> **Exercise**: From the entries below, please output exactly the lines starting at the one containing "assign pb_sel_thm = pb_i.sel_thm;" and ending at the one containing "Yosys cells after", both included.

Saved entries

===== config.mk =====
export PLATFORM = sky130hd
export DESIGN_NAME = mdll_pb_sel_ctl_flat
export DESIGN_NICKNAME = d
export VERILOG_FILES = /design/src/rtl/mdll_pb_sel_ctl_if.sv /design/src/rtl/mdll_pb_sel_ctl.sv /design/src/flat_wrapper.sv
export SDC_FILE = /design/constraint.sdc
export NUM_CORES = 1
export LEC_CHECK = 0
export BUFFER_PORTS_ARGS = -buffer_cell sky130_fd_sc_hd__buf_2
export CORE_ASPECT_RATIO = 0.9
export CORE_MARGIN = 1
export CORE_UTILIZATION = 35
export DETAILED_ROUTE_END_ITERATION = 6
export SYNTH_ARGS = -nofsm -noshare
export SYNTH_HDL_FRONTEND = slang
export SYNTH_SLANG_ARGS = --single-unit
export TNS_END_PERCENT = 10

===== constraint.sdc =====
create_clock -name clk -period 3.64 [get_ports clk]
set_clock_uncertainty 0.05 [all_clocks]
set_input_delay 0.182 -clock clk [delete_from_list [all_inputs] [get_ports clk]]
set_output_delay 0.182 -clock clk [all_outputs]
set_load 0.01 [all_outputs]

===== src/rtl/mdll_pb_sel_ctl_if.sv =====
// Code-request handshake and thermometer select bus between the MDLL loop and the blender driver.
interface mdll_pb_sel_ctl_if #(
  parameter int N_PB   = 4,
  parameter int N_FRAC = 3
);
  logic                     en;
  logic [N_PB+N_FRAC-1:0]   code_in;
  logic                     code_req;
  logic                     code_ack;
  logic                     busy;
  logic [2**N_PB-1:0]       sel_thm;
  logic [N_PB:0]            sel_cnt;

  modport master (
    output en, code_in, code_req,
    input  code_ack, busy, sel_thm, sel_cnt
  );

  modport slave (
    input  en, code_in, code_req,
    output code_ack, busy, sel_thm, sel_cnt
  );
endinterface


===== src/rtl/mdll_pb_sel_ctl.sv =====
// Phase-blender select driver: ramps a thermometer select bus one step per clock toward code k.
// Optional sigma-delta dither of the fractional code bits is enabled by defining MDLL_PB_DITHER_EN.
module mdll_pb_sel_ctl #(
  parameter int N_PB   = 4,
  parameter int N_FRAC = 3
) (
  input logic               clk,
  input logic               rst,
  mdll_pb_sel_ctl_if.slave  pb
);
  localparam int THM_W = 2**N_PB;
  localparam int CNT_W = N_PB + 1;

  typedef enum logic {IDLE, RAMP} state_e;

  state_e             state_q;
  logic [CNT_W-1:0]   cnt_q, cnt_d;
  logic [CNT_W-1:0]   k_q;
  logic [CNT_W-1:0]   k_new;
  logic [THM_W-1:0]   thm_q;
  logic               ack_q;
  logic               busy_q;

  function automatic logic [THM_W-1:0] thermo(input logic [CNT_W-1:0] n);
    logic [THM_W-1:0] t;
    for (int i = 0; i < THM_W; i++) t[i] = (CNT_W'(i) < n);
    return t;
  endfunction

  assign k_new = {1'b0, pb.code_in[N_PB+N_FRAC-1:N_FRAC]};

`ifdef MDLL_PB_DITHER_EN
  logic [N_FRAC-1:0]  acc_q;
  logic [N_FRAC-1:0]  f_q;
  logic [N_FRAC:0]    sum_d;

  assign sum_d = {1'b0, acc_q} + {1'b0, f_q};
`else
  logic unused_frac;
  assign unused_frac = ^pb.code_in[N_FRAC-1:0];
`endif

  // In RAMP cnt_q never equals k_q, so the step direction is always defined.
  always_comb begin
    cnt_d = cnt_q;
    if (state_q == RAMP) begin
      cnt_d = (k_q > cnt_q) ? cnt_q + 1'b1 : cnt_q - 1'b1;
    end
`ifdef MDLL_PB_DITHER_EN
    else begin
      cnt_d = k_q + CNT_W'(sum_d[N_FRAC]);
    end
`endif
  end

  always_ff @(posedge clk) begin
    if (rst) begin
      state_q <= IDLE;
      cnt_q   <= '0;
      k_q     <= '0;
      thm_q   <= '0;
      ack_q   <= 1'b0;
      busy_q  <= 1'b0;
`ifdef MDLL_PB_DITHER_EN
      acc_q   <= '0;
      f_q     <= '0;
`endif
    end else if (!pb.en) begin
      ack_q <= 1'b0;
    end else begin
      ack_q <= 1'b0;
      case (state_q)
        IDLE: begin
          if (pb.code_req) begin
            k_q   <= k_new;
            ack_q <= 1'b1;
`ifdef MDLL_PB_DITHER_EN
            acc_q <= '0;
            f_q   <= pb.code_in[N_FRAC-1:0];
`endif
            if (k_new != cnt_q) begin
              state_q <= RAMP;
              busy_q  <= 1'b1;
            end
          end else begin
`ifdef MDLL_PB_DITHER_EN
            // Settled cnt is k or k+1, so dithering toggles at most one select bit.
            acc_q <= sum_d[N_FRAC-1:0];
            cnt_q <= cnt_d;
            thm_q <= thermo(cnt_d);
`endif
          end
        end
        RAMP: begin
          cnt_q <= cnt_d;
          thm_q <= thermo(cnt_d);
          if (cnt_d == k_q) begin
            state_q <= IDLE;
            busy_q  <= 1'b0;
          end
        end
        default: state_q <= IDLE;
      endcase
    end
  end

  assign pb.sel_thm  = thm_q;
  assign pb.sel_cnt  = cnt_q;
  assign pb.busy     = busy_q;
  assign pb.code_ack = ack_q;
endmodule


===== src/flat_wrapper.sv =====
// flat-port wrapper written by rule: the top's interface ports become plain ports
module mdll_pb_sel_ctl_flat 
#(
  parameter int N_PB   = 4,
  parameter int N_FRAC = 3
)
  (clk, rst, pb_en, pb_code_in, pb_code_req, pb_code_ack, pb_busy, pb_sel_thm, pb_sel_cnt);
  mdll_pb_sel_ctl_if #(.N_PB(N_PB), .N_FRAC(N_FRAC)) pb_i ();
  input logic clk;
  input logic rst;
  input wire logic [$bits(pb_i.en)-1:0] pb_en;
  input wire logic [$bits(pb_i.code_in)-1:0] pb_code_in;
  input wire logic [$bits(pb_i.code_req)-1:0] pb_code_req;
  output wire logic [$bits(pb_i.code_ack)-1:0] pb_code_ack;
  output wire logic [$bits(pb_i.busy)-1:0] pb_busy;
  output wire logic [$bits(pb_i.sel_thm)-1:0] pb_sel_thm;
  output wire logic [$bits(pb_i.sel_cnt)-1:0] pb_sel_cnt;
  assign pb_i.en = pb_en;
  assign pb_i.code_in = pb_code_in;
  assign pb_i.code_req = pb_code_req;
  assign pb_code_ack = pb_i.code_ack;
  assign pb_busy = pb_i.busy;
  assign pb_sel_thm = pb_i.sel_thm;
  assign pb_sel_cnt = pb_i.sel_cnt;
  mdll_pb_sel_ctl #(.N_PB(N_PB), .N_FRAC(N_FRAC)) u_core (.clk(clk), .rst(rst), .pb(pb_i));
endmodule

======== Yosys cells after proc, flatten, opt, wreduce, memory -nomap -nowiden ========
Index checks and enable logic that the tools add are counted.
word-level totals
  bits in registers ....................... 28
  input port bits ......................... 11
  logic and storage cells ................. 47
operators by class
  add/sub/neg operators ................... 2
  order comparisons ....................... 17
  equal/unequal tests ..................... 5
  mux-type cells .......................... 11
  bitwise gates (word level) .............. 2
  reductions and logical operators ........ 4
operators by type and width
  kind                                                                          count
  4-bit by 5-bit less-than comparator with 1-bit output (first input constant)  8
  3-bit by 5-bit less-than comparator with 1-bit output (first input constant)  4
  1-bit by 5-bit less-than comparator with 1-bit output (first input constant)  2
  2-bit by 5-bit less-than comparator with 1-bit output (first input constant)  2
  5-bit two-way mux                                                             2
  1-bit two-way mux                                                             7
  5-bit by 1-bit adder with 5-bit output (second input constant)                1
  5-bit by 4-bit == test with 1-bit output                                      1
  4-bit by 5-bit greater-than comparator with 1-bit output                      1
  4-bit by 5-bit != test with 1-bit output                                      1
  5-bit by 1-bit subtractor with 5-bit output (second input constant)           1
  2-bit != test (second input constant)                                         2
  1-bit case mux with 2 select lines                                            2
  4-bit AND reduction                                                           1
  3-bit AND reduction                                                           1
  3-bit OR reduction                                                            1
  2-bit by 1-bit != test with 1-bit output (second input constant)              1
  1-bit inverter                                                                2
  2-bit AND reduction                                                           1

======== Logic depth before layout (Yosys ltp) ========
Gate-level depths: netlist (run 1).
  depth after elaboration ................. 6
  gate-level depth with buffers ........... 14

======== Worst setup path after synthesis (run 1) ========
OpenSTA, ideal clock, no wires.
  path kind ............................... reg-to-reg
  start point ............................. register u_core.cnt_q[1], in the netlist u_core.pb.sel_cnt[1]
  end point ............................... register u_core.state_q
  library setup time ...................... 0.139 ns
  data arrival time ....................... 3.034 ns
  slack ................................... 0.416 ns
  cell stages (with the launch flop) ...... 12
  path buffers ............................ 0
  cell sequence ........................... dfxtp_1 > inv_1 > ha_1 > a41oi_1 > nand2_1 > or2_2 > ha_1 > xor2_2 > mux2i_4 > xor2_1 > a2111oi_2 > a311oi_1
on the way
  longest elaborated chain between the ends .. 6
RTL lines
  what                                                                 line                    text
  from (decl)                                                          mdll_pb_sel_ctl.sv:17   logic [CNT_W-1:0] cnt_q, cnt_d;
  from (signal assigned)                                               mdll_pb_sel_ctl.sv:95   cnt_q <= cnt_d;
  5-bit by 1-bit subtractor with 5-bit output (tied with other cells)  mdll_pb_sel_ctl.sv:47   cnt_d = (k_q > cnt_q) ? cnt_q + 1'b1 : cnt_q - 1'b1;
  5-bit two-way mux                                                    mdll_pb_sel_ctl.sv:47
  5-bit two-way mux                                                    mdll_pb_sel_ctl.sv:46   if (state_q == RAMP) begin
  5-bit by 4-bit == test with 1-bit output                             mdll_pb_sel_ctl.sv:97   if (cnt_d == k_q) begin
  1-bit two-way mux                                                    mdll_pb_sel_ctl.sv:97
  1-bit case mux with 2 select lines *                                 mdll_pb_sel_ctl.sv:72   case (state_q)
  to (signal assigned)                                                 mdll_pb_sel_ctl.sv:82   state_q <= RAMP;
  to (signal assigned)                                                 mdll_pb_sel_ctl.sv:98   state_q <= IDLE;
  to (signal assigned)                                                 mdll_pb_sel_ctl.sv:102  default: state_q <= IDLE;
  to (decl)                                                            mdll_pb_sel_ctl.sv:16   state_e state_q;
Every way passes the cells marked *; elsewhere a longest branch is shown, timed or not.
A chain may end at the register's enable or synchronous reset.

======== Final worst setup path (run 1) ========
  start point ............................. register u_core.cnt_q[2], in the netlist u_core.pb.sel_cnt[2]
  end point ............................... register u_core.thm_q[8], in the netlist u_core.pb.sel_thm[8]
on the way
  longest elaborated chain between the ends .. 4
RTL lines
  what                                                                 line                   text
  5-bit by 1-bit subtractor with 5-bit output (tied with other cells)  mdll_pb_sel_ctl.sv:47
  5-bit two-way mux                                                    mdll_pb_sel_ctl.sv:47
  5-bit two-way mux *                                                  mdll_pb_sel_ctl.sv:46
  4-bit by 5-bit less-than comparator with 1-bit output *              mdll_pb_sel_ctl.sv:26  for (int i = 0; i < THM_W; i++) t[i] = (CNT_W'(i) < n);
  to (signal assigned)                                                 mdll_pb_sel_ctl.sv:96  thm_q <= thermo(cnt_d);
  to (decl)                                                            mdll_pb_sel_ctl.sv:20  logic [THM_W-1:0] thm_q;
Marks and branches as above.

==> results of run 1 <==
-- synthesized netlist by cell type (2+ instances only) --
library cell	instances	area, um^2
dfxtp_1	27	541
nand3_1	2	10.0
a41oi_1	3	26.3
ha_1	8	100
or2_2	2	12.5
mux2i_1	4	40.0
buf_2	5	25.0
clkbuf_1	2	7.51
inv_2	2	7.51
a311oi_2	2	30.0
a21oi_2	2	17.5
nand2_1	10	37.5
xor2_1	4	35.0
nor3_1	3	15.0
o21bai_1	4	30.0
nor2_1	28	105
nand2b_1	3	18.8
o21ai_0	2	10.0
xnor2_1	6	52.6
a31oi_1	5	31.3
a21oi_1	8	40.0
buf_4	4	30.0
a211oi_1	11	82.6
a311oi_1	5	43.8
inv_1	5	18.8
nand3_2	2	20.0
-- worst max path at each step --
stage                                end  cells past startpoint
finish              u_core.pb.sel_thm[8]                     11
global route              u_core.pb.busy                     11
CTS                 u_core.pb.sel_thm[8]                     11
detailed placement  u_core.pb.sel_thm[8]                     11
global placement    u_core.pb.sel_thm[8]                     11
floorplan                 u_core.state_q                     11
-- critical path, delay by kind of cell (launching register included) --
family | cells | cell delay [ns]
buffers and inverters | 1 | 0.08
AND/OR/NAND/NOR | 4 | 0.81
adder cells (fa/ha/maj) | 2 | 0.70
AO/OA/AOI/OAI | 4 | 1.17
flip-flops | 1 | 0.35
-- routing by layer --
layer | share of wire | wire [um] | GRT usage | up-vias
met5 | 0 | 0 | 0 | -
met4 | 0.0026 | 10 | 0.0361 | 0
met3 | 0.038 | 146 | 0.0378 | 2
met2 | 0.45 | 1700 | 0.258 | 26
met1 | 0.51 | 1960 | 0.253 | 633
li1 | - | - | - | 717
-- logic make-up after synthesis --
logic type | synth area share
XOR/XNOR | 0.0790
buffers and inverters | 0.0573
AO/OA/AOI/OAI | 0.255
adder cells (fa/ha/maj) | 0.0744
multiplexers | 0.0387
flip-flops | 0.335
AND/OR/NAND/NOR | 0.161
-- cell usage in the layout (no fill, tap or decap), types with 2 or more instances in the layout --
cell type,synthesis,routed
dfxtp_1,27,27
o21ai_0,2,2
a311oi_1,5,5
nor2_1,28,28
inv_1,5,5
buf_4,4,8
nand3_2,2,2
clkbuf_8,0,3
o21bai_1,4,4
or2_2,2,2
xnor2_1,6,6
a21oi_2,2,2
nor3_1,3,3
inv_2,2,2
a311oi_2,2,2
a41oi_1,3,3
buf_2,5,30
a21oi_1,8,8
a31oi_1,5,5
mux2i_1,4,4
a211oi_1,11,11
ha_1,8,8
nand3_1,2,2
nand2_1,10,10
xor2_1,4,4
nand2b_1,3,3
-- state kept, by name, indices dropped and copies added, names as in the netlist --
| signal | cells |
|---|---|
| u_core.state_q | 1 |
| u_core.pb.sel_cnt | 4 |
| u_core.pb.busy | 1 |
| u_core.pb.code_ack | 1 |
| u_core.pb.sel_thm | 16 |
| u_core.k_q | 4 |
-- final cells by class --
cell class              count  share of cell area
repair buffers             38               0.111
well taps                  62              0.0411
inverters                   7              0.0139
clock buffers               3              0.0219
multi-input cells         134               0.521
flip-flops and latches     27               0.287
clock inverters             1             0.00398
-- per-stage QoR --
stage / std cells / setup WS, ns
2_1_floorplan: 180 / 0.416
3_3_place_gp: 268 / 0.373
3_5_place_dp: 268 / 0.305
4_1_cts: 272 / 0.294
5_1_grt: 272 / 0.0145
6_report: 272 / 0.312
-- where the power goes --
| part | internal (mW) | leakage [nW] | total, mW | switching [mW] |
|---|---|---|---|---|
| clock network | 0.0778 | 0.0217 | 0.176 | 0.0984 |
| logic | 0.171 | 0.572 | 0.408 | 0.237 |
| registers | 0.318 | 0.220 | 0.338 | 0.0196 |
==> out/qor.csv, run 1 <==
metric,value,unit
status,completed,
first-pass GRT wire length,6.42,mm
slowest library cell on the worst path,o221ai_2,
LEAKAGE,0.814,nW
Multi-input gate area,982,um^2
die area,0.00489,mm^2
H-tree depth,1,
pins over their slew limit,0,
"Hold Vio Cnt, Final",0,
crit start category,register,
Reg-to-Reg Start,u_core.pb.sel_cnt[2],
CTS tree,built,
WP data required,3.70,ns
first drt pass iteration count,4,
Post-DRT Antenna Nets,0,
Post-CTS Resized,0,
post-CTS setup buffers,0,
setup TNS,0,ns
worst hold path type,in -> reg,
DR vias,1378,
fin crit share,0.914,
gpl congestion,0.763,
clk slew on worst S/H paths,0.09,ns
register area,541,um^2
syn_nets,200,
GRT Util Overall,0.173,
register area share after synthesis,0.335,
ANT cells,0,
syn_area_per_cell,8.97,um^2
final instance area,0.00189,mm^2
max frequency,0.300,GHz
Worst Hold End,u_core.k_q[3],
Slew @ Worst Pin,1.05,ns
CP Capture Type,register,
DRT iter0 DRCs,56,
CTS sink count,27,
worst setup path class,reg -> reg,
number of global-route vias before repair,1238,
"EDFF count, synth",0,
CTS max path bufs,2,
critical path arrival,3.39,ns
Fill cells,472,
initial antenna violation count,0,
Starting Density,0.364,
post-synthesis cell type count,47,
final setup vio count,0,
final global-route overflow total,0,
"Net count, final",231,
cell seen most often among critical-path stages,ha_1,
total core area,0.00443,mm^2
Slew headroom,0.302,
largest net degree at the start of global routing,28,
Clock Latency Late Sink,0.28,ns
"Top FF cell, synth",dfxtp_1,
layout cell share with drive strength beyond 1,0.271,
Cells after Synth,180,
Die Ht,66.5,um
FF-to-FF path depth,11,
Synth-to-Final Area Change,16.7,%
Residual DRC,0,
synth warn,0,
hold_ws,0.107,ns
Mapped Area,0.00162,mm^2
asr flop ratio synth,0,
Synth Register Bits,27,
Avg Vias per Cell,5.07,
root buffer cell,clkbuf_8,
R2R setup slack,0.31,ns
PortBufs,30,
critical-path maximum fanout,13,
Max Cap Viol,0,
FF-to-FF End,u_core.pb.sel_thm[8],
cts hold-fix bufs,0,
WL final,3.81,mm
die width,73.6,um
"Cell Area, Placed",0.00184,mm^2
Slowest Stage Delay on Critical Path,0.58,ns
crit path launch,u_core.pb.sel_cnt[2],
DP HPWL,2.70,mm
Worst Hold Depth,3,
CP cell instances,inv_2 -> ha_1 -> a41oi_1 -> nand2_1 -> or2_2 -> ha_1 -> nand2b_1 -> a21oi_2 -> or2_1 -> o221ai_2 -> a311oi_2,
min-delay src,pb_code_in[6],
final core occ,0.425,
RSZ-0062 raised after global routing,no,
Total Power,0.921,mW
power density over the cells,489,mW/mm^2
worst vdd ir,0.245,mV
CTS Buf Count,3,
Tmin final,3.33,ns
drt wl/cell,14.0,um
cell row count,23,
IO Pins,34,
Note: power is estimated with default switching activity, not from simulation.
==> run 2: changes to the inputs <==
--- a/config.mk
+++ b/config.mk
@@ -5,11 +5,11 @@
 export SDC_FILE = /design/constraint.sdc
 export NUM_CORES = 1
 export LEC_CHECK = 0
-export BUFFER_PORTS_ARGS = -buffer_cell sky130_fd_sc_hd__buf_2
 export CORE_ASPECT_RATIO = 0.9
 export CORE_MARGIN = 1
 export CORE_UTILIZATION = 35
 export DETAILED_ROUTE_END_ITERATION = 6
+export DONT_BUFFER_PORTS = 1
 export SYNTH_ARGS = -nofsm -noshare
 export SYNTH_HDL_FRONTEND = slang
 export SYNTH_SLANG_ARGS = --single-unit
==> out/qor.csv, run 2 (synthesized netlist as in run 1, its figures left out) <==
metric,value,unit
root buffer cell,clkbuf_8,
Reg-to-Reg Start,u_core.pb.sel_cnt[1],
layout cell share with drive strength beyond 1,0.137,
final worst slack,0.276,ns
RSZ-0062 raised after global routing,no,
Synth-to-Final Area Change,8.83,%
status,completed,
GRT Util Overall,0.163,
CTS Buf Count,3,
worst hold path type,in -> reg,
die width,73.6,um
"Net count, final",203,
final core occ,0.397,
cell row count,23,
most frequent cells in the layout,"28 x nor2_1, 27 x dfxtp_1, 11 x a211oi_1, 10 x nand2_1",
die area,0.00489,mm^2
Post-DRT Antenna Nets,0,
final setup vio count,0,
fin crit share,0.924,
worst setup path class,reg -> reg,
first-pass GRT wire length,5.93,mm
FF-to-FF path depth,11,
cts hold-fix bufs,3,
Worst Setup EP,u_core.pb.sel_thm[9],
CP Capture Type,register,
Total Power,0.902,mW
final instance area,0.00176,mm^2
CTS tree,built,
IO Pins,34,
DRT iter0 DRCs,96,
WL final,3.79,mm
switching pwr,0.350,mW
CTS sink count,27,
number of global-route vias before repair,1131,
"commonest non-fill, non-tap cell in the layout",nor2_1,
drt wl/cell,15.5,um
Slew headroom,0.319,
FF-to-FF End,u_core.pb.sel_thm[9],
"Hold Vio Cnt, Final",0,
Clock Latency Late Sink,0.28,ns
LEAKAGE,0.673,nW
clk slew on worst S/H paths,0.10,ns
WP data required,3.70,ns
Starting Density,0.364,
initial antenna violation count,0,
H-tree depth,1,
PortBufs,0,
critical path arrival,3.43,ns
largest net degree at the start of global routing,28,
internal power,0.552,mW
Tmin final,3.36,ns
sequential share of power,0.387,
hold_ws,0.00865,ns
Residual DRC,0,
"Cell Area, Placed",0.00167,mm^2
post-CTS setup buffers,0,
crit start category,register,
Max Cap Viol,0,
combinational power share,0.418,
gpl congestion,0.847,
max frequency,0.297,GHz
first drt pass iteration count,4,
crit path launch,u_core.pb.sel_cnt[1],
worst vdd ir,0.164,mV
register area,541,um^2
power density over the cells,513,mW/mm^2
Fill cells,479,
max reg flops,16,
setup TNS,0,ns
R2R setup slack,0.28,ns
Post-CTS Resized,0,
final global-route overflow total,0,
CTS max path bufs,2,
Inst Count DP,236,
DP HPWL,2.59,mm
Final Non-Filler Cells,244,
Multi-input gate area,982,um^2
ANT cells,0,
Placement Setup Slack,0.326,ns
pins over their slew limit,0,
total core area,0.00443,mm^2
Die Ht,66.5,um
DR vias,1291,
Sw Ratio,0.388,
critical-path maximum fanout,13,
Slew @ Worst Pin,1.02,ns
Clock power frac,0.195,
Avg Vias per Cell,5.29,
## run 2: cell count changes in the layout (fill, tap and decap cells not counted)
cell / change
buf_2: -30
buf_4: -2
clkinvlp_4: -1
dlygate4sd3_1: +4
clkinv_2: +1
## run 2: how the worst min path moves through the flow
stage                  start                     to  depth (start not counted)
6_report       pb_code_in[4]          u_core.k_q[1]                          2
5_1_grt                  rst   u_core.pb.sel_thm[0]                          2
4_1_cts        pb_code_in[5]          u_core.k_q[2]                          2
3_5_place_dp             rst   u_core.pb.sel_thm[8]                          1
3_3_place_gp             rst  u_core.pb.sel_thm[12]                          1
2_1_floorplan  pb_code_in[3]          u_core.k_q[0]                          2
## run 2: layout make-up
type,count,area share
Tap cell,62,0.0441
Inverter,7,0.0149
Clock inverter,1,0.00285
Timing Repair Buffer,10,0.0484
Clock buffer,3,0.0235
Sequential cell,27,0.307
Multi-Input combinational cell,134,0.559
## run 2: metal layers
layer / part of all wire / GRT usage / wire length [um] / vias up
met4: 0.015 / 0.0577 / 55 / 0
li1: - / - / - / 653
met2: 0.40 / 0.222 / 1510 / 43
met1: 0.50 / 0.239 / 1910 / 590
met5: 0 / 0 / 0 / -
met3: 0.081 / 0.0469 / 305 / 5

> **Expected answer**:
  assign pb_sel_thm = pb_i.sel_thm;
  assign pb_sel_cnt = pb_i.sel_cnt;
  mdll_pb_sel_ctl #(.N_PB(N_PB), .N_FRAC(N_FRAC)) u_core (.clk(clk), .rst(rst), .pb(pb_i));
endmodule

======== Yosys cells after proc, flatten, opt, wreduce, memory -nomap -nowiden ========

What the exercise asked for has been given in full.